Top of Listed records
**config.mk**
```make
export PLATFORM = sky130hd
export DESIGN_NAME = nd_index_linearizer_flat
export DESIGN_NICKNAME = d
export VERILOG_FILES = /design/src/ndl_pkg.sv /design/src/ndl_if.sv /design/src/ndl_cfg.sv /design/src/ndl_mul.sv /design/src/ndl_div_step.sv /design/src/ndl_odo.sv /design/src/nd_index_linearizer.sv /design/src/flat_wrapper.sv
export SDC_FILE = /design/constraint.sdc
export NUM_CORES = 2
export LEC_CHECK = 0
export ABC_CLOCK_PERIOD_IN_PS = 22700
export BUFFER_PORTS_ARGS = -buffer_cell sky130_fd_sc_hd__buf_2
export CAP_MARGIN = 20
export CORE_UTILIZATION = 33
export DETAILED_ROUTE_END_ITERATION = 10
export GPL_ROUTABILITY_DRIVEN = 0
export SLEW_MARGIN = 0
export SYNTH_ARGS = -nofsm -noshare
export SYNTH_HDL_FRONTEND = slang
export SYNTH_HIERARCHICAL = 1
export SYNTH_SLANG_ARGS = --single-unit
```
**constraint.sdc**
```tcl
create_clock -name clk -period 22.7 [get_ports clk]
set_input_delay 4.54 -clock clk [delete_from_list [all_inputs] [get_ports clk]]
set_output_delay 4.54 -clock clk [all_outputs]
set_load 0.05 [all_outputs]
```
Bottom of Listed records
Your answer must be an exact copy of every entry above.

**config.mk**
```make
export PLATFORM = sky130hd
export DESIGN_NAME = nd_index_linearizer_flat
export DESIGN_NICKNAME = d
export VERILOG_FILES = /design/src/ndl_pkg.sv /design/src/ndl_if.sv /design/src/ndl_cfg.sv /design/src/ndl_mul.sv /design/src/ndl_div_step.sv /design/src/ndl_odo.sv /design/src/nd_index_linearizer.sv /design/src/flat_wrapper.sv
export SDC_FILE = /design/constraint.sdc
export NUM_CORES = 2
export LEC_CHECK = 0
export ABC_CLOCK_PERIOD_IN_PS = 22700
export BUFFER_PORTS_ARGS = -buffer_cell sky130_fd_sc_hd__buf_2
export CAP_MARGIN = 20
export CORE_UTILIZATION = 33
export DETAILED_ROUTE_END_ITERATION = 10
export GPL_ROUTABILITY_DRIVEN = 0
export SLEW_MARGIN = 0
export SYNTH_ARGS = -nofsm -noshare
export SYNTH_HDL_FRONTEND = slang
export SYNTH_HIERARCHICAL = 1
export SYNTH_SLANG_ARGS = --single-unit
```
**constraint.sdc**
```tcl
create_clock -name clk -period 22.7 [get_ports clk]
set_input_delay 4.54 -clock clk [delete_from_list [all_inputs] [get_ports clk]]
set_output_delay 4.54 -clock clk [all_outputs]
set_load 0.05 [all_outputs]
```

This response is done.